Self-Supervised Recurring Pattern Discovery From A Single View

Open Access
- Author:
- Asthana, Yashasvi
- Graduate Program:
- Computer Science and Engineering
- Degree:
- Master of Science
- Document Type:
- Master Thesis
- Date of Defense:
- June 21, 2021
- Committee Members:
- Chitaranjan Das, Program Head/Chair
Yanxi Liu, Thesis Advisor/Co-Advisor
Robert Collins, Committee Member
David Jonathan Miller, Committee Member - Keywords:
- recurring pattern detection
semi-supervised learning on an image
GRASP recurring pattern discovery
unsupervised foreground segmentation - Abstract:
- Recurring patterns occur in abundance in nature and are readily acknowledged by humans from a single view. However, this perspective is one that we rarely share with machines. Training convolutional neural networks and other statistical algorithms have proven helpful in understanding patterns. Yet, without prior training or knowledge about the recurring patterns, capturing similarity in an image becomes algorithmically impossible. Identifying similar patterns in an image requires us to form different visual cues or visual words and group them to create prominent recurring patterns. Humans are good at this task and require no supervision to understand which parts of an image share some form of semantic similarity. For the first time, unsupervised methods like “GRASP Recurring Patterns from a Single View” (GRASP RP) illustrated the ability to discover unstructured recurring patterns. However, due to their dependence on SIFT features and tuning of hyper-parameters that cannot be adjusted on the fly, they tend to miss many instances of the detected recurring patterns. Thus, while some results might be excellent, the results on other images are inadequate with the same hyper-parameters. This thesis improves GRASP RP’s performance by going beyond a purely unsupervised method to employ a semi-supervised learning method, in addition to enhancing each step of the unsupervised recurring pattern discovery process. We test all our approaches on a newly labeled unstructured Recurring Pattern dataset with 1K (78% frontal and 22% projective view) images. We demonstrate that the proposed changes improve the original GRASP RP’s efficiency by up to 10 times and improve its correspondence with human vision by assigning 9% more recurring patterns compatible with ground truth.

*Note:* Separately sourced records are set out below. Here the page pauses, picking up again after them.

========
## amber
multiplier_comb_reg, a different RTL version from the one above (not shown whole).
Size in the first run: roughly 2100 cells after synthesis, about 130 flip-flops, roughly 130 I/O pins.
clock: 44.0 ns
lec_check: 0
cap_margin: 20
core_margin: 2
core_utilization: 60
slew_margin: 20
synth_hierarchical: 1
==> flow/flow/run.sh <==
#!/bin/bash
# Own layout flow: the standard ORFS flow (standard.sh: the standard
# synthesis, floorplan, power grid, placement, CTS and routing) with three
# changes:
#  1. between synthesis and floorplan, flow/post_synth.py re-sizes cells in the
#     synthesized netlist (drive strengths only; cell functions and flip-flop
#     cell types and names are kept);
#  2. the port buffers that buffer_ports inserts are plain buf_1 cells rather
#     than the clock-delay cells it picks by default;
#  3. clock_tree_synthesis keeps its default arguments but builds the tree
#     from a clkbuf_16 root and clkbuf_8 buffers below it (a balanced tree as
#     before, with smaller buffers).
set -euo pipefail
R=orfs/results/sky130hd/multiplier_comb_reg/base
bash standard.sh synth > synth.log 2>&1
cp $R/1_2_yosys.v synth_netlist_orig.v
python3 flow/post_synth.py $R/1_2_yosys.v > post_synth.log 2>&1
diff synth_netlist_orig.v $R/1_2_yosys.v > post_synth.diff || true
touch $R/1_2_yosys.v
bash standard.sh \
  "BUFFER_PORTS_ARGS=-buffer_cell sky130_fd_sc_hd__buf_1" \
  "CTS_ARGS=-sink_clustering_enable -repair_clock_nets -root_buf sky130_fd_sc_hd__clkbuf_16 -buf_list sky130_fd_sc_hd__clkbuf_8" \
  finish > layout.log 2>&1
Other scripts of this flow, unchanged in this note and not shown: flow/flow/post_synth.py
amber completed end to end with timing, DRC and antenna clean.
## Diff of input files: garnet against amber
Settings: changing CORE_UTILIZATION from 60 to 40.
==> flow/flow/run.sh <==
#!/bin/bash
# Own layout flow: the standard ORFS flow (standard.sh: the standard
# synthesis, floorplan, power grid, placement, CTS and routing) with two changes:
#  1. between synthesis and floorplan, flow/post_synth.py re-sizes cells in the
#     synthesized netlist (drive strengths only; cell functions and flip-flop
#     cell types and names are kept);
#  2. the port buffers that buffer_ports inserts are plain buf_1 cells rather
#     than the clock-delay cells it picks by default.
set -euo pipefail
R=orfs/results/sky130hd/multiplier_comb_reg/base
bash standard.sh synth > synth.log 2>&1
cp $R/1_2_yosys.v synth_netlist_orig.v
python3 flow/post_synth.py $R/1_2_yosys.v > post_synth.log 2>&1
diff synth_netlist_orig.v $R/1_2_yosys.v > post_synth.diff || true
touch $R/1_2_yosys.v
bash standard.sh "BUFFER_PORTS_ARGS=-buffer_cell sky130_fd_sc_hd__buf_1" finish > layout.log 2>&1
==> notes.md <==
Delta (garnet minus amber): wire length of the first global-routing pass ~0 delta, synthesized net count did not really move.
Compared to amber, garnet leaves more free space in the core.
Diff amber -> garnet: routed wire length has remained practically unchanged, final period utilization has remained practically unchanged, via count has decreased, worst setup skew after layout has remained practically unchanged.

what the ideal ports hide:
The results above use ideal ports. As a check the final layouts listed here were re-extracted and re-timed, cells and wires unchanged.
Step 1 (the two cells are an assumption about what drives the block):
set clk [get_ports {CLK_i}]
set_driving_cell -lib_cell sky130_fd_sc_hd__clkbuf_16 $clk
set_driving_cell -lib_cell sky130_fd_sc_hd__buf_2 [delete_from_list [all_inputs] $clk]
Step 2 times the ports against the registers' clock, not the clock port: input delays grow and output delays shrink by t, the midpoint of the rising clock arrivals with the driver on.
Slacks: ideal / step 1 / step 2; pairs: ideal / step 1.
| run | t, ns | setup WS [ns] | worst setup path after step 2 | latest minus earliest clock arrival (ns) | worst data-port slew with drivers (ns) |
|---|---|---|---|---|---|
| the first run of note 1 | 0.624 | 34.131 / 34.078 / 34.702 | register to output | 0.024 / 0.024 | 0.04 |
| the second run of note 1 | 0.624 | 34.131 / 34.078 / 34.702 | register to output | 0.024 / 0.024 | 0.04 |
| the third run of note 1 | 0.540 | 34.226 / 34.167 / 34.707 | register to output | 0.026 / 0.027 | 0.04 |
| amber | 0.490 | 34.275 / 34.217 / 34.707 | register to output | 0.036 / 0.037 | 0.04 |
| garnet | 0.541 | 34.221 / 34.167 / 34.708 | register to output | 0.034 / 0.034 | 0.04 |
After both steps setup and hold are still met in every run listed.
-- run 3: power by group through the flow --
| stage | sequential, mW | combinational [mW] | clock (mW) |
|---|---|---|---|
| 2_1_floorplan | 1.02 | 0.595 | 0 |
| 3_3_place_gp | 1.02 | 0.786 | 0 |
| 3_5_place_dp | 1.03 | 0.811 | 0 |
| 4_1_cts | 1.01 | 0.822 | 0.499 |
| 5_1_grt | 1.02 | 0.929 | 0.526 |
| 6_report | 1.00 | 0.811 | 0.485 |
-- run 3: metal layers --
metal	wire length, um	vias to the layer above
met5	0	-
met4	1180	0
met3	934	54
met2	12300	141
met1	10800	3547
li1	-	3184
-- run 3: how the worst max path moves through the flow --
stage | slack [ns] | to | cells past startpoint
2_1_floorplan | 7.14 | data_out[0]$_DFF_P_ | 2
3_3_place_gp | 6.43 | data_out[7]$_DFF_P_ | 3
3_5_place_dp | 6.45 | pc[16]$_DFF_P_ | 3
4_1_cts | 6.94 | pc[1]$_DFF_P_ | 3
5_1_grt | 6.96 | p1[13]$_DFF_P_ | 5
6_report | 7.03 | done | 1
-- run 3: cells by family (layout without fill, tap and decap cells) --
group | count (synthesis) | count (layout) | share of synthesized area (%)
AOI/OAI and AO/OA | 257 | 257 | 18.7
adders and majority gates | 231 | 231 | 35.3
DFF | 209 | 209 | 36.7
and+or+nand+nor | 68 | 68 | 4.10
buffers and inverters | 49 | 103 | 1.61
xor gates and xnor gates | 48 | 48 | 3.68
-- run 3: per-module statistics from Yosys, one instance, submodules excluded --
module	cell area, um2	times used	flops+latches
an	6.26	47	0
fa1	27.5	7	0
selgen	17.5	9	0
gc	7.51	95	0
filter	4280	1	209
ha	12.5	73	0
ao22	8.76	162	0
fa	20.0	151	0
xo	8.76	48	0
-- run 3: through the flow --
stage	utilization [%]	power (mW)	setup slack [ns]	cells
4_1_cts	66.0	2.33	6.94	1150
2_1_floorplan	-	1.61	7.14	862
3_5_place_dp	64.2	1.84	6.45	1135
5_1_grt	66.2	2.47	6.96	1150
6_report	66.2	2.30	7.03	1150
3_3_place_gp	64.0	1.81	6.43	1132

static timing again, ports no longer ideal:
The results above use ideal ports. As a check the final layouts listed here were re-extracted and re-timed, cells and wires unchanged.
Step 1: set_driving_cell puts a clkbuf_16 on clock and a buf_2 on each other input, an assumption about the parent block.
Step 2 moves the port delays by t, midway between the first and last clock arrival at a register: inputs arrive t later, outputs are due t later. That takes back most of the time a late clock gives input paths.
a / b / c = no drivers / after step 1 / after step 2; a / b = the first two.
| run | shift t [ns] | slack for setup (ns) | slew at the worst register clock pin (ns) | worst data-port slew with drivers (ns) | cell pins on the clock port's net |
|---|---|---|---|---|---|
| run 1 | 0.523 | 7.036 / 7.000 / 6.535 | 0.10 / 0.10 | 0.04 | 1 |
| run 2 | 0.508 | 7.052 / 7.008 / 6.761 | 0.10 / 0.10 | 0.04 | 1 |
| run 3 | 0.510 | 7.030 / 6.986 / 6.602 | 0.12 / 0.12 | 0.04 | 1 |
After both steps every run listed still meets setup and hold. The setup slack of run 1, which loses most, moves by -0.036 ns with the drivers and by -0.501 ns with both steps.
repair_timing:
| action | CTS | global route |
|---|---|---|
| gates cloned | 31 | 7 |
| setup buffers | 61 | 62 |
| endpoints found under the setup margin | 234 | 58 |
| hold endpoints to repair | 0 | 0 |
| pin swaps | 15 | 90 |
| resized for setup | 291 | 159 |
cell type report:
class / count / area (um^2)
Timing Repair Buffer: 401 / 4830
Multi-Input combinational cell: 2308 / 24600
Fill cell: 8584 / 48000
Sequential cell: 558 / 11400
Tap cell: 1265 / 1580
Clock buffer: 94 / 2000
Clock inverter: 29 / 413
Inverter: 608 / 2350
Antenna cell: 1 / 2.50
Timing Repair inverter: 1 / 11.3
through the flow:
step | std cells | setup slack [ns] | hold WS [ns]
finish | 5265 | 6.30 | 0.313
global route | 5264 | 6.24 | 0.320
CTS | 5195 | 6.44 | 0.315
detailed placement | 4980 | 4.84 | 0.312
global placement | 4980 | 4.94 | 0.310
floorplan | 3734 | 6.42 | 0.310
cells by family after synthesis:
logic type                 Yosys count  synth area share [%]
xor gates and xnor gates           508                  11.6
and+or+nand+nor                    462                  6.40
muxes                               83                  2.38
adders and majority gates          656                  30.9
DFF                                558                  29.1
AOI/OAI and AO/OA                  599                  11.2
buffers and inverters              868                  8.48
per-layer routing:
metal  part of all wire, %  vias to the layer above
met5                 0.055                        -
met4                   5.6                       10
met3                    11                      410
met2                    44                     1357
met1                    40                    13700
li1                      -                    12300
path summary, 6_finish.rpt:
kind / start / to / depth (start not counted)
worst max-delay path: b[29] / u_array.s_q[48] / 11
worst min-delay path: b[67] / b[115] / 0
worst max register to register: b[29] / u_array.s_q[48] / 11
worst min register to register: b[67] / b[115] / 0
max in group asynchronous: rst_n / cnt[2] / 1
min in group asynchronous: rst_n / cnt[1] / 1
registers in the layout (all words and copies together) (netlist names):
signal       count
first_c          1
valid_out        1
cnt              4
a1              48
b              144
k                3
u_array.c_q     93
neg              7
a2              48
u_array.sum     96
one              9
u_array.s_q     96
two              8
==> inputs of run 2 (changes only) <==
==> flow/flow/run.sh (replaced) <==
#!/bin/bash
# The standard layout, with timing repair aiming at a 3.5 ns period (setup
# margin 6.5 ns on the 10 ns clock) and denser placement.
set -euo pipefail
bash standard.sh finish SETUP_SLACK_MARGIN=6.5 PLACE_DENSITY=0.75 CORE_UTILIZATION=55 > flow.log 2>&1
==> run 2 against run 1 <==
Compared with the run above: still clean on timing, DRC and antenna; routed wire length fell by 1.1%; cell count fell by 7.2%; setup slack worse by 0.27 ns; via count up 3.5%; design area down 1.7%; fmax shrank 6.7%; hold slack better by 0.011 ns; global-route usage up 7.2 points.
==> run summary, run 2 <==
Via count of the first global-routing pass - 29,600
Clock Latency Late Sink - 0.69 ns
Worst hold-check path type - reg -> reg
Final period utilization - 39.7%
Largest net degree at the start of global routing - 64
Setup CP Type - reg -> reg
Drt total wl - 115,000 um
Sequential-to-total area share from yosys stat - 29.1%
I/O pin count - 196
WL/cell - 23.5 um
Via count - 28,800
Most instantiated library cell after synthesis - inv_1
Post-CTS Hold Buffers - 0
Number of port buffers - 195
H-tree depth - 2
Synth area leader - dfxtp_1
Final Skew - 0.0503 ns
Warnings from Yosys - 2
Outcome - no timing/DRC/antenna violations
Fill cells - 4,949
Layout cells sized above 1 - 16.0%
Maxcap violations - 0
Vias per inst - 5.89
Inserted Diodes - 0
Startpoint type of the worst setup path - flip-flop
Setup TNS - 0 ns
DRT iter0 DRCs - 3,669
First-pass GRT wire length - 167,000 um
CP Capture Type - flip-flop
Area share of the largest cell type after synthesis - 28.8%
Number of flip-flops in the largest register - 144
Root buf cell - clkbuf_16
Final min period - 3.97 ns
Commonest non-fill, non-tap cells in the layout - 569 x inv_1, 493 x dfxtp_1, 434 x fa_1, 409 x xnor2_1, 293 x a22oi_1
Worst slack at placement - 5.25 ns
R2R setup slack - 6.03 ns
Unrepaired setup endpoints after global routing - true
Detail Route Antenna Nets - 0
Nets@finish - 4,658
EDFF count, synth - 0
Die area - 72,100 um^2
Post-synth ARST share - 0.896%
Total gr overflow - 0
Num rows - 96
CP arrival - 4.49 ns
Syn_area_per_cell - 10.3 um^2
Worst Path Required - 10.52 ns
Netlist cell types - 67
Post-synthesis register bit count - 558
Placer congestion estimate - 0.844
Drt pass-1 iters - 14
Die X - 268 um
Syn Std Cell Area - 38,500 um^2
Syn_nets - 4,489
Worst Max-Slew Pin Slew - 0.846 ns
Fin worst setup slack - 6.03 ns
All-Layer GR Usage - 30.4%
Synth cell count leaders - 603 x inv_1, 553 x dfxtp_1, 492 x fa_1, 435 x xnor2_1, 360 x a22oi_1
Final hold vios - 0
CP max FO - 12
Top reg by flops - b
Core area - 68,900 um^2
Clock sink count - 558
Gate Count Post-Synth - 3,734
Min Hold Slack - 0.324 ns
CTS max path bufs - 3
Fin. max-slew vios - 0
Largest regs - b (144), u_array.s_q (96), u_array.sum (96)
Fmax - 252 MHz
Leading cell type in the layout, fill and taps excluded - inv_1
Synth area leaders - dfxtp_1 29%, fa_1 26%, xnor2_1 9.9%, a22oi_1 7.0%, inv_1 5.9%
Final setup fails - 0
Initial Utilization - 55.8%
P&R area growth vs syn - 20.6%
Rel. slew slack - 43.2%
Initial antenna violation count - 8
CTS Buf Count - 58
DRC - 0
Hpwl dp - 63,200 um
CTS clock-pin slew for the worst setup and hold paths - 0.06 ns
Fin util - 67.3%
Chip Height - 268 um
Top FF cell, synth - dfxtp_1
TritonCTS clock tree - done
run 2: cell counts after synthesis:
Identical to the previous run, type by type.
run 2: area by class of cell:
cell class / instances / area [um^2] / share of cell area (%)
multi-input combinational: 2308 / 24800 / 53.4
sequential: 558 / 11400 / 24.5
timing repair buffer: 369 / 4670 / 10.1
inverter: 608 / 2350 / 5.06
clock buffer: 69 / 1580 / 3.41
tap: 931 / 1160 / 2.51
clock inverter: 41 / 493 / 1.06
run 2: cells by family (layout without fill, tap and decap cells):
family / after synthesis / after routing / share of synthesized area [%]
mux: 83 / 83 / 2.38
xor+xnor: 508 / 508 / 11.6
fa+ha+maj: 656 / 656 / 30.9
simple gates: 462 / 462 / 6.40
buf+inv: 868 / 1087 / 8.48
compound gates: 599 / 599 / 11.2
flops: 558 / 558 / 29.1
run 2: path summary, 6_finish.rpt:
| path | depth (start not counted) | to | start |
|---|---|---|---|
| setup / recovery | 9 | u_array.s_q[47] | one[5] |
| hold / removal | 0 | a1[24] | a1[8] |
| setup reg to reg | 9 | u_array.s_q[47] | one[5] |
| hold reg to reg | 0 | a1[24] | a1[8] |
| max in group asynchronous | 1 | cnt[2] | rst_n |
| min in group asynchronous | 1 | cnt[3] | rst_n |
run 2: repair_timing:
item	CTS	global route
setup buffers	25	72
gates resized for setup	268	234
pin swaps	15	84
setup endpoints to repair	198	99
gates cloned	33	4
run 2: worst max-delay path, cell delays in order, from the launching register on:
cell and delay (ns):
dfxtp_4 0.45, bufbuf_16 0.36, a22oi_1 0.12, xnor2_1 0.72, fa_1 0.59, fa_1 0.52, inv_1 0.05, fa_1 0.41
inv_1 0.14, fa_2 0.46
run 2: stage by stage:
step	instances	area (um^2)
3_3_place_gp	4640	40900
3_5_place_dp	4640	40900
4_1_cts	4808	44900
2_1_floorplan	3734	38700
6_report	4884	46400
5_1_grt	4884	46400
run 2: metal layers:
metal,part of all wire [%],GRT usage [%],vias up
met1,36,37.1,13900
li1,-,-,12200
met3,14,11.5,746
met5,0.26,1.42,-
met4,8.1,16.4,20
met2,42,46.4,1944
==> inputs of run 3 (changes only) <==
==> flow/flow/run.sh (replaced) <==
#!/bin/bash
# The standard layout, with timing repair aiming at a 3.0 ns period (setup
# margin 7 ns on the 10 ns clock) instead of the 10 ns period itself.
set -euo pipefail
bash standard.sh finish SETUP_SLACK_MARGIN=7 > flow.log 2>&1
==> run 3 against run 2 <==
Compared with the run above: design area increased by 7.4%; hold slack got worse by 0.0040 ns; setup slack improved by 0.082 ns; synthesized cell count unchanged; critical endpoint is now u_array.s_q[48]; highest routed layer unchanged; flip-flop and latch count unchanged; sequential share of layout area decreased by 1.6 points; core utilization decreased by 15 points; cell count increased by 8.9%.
Context: an optimization exercise on an open-source flow, tuned for small area. The choices shown serve that exercise and are no tape-out recipe.
At most, simulation tests tie the RTL to the original design; equivalence was not proved.
No activity file was given, so power comes from the tool's default toggle rates.

==> inputs of delta <==
## sauria_sa_top
module sauria_sa_top #(
    parameter X = 4,
    parameter Y = 4,
    parameter IA_W = 8,
    parameter IB_W = 8,
    parameter OC_W = 32,
    parameter TH_W = 2
)(
    input  logic                 i_clk,
    input  logic                 i_rstn,
    input  logic [Y*IA_W-1:0]    i_a,
    input  logic [X*IB_W-1:0]    i_b,
    input  logic [Y*OC_W-1:0]    i_c,
    input  logic                 i_reg_clear,
    input  logic                 i_pipeline_en,
    input  logic [X-1:0]         i_cswitch,
    input  logic                 i_cscan_en,
    input  logic [TH_W-1:0]      i_thres,
    output logic [Y*OC_W-1:0]    o_c
);
==> module sauria_sa_top, before the edit <==
module sauria_sa_top #(
    parameter X = 4,
    parameter Y = 4,
    parameter IA_W = 8,
    parameter IB_W = 8,
    parameter OC_W = 32,
    parameter TH_W = 2
)(
    input  logic                 i_clk,
    input  logic                 i_rstn,
    input  logic [Y*IA_W-1:0]    i_a,
    input  logic [X*IB_W-1:0]    i_b,
    input  logic [Y*OC_W-1:0]    i_c,
    input  logic                 i_reg_clear,
    input  logic                 i_pipeline_en,
    input  logic [X-1:0]         i_cswitch,
    input  logic                 i_cscan_en,
    input  logic [TH_W-1:0]      i_thres,
    output logic [Y*OC_W-1:0]    o_c
);
logic en, clr;
assign en  = i_pipeline_en;
assign clr = i_reg_clear;
logic ld, hd;
sa_ld_hd u_ld_hd (.en(en), .clr(clr), .ld(ld), .hd(hd));
logic [TH_W-1:0] thr_q;
always_ff @(posedge i_clk or negedge i_rstn) begin
    if (!i_rstn) thr_q <= '0;
    else         thr_q <= ({TH_W{ld}} & i_thres) | ({TH_W{hd}} & thr_q);
end
logic [Y*(X+1)*IA_W-1:0] a_w;
logic [(Y+1)*X*IB_W-1:0] b_w;
logic [Y*X-1:0]          cs_w;
logic [Y*(X+1)*OC_W-1:0] sc_w;
genvar j, i;
generate
    for (j = 0; j < Y; j++) begin : rows
        assign sc_w[((j)*(X+1)+(X))*OC_W +: OC_W] = i_c[OC_W*j +: OC_W];
        assign o_c[OC_W*j +: OC_W] = sc_w[((j)*(X+1)+(0))*OC_W +: OC_W];
        for (i = 0; i <= X; i++) begin : a_chain
            logic [IA_W-1:0] a_q, a_d;
            if (i == 0) begin : in
                assign a_d = i_a[IA_W*j +: IA_W];
            end else begin : prev
                assign a_d = a_w[((j)*(X+1)+(i-1))*IA_W +: IA_W];
            end
            always_ff @(posedge i_clk or negedge i_rstn) begin
                if (!i_rstn) a_q <= '0;
                else         a_q <= ({IA_W{ld}} & a_d) | ({IA_W{hd}} & a_q);
            end
            assign a_w[((j)*(X+1)+(i))*IA_W +: IA_W] = a_q;
        end
    end
    for (j = 0; j <= Y; j++) begin : b_rows
        for (i = 0; i < X; i++) begin : b_chain
            logic [IB_W-1:0] b_q, b_d;
            if (j == 0) begin : in
                assign b_d = i_b[IB_W*i +: IB_W];
            end else begin : prev
                assign b_d = b_w[((j-1)*X+(i))*IB_W +: IB_W];
            end
            always_ff @(posedge i_clk or negedge i_rstn) begin
                if (!i_rstn) b_q <= '0;
                else         b_q <= ({IB_W{ld}} & b_d) | ({IB_W{hd}} & b_q);
            end
            assign b_w[((j)*X+(i))*IB_W +: IB_W] = b_q;
        end
    end
    for (j = 0; j < Y; j++) begin : pe_rows
        for (i = 0; i < X; i++) begin : pe
            logic            cs_q, cs_d;
            logic            negl_q, negl_d;
            logic [IA_W-1:0] za;
            logic [IB_W-1:0] zb;
            logic            small_a, small_b;
            logic [OC_W-1:0] acc_q, sc_q, sc_in, addend, acc_d;
            logic            kill, x_sc, x_acc, s_acc, s_in, s_hold;
            if (j == 0) begin : in
                assign cs_d = i_cswitch[i];
            end else begin : prev
                assign cs_d = cs_w[(j-1)*X+(i)];
            end
            always_ff @(posedge i_clk or negedge i_rstn) begin
                if (!i_rstn) cs_q <= 1'b0;
                else         cs_q <= (ld & cs_d) | (hd & cs_q);
            end
            assign cs_w[(j)*X+(i)] = cs_q;
            assign za = a_w[((j)*(X+1)+(i))*IA_W +: IA_W];
            assign zb = b_w[((j)*X+(i))*IB_W +: IB_W];
            always_comb begin
                case (thr_q)
                    2'd1:    begin small_a = &za[7:1] | ~|za[7:1]; small_b = &zb[7:1] | ~|zb[7:1]; end
                    2'd2:    begin small_a = &za[7:2] | ~|za[7:2]; small_b = &zb[7:2] | ~|zb[7:2]; end
                    2'd3:    begin small_a = &za[7:3] | ~|za[7:3]; small_b = &zb[7:3] | ~|zb[7:3]; end
                    default: begin small_a = 1'b0;                 small_b = 1'b0;                 end
                endcase
            end
            assign negl_d = small_a & small_b;
            always_ff @(posedge i_clk or negedge i_rstn) begin
                if (!i_rstn) negl_q <= 1'b0;
                else         negl_q <= (ld & negl_d) | (hd & negl_q);
            end
            assign kill   = negl_q;
            sa_pe_sel u_sel (
                .en(en), .clr(clr), .cscan(i_cscan_en), .cs(cs_q),
                .x_sc(x_sc), .x_acc(x_acc), .s_acc(s_acc), .s_in(s_in), .s_hold(s_hold)
            );
            assign addend = ({OC_W{x_sc}} & sc_q) | ({OC_W{x_acc}} & acc_q);
            sa_mac mac (
                .a    (a_w[((j)*(X+1)+(i+1))*IA_W +: IA_W]),
                .b    (b_w[((j+1)*X+(i))*IB_W +: IB_W]),
                .kill (kill),
                .x    (addend),
                .y    (acc_d)
            );
            always_ff @(posedge i_clk or negedge i_rstn) begin
                if (!i_rstn) acc_q <= '0;
                else         acc_q <= ({OC_W{ld}} & acc_d) | ({OC_W{hd}} & acc_q);
            end
            assign sc_in = sc_w[((j)*(X+1)+(i+1))*OC_W +: OC_W];
            always_ff @(posedge i_clk or negedge i_rstn) begin
                if (!i_rstn) sc_q <= '0;
                else         sc_q <= ({OC_W{s_acc}} & acc_q) | ({OC_W{s_in}} & sc_in) | ({OC_W{s_hold}} & sc_q);
            end
            assign sc_w[((j)*(X+1)+(i))*OC_W +: OC_W] = sc_q;
        end
    end
endgenerate
endmodule
Context: an optimization exercise on an open-source flow, tuned for small area and a short achievable clock period. The choices shown serve that exercise and are no tape-out recipe. Only simulation tests tie the RTL to the original design; equivalence was not proved. No activity file was given, so power comes from the tool's default toggle rates.

==> job 5627 <==
Design npu, start of the top module:
module npu (
    input               clk,
    input               reset,
    input               cov,
    input  [23:0]       data,
    input  [23:0]       wt,
    output logic [71:0] mmu_out,
    output logic [15:0] conv_out,
    output logic        conv_fin
);
Settings: LEC_CHECK=0, CAP_MARGIN=20, CORE_MARGIN=2, CORE_UTILIZATION=40, CTS_CLUSTER_DIAMETER=100, CTS_CLUSTER_SIZE=20, PLACE_DENSITY=0.6, SETUP_SLACK_MARGIN=3.3, SLEW_MARGIN=20, TNS_END_PERCENT=3; clock period 5.5 ns.
standard.sh (not shown) runs the stock make flow with config.mk's settings and CLKGATE_MAP_FILE= SYNTH_SCRIPT=/design/flow/synth_recipe.tcl, a recipe that flattens the netlist after the stock synthesis.
==> flow/flow/run.sh <==
#!/bin/bash
# Own flow: the standard layout (standard.sh, all steps, standard synthesis),
# with one change: the port buffers that global placement inserts on every input
# and output are buf_2 cells instead of the resizer's default pick (a 0.5 ns delay
# buffer). The whole make output goes to standard.log in this folder; ORFS keeps
# each step's own log under orfs/logs/.
set -euo pipefail
export BUFFER_PORTS_ARGS="-buffer_cell sky130_fd_sc_hd__buf_2"
bash standard.sh > standard.log 2>&1
==> inputs of job 5847, as changes to job 5627 <==
==> flow/flow/run.sh (replaced) <==
#!/bin/bash
# Own flow: the standard layout (standard.sh, all steps, standard synthesis),
# with one change: the port buffers that global placement inserts on every input
# and output are buf_1 cells instead of the resizer's default pick (a 0.5 ns delay
# buffer). The whole make output goes to standard.log in this folder; ORFS keeps
# each step's own log under orfs/logs/.
set -euo pipefail
export BUFFER_PORTS_ARGS="-buffer_cell sky130_fd_sc_hd__buf_1"
bash standard.sh > standard.log 2>&1
--- a/flow/config.mk
+++ b/flow/config.mk
@@ -10,7 +10,7 @@
 export CORE_UTILIZATION = 40
 export CTS_CLUSTER_DIAMETER = 100
-export CTS_CLUSTER_SIZE = 20
+export CTS_CLUSTER_SIZE = 24
 export PLACE_DENSITY = 0.6
-export SETUP_SLACK_MARGIN = 3.3
+export SETUP_SLACK_MARGIN = 3.0
 export SLEW_MARGIN = 20
-export TNS_END_PERCENT = 3
+export TNS_END_PERCENT = 5
==> qor summary <==
| metric | job 5847 | job 5627 |
|---|---|---|
| Buffer count excluding the clock tree in the final layout | 229 | 214 |
| Detailed placer's ending HPWL | 60700 µm | 60200 µm |
| Worst Setup SP | we2_0_three | U0[3] |
| Met2 Routed Length | 38900 µm | 38600 µm |
| P_int | 8.66 mW | 8.70 mW |
| Buffer share of cell area | 0.0376 | 0.0423 |
| R2R Path Start | we2_0_three | U0[3] |
| Last weighted congestion value of the routability-driven placer | 0.885 | 0.893 |
| Final critical-path setup slack | 2.40 ns | 2.38 ns |
| CP Data Required Time | 6.01 ns | 5.98 ns |
| DP Area | 0.0364 mm² | 0.0365 mm² |
| Status | finished clean | finished clean |
| Via/cell ratio | 5.24 | 5.26 |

We also demonstrate that the newly proposed self-supervised system statistically significantly outperforms the baseline method in terms of the RP-level average precision, RP-instance-level mean-average recall, and RP-instance-level mean-average precision by 17%, 9%, and 5%, respectively. It also statistically significantly outperforms the best unsupervised method in terms of the RP-level average precision, RP-instance-level mean-average recall, and RP instance-level mean-average precision by 8%, 6%, and 2%, respectively on the 1K human-labeled RP image dataset.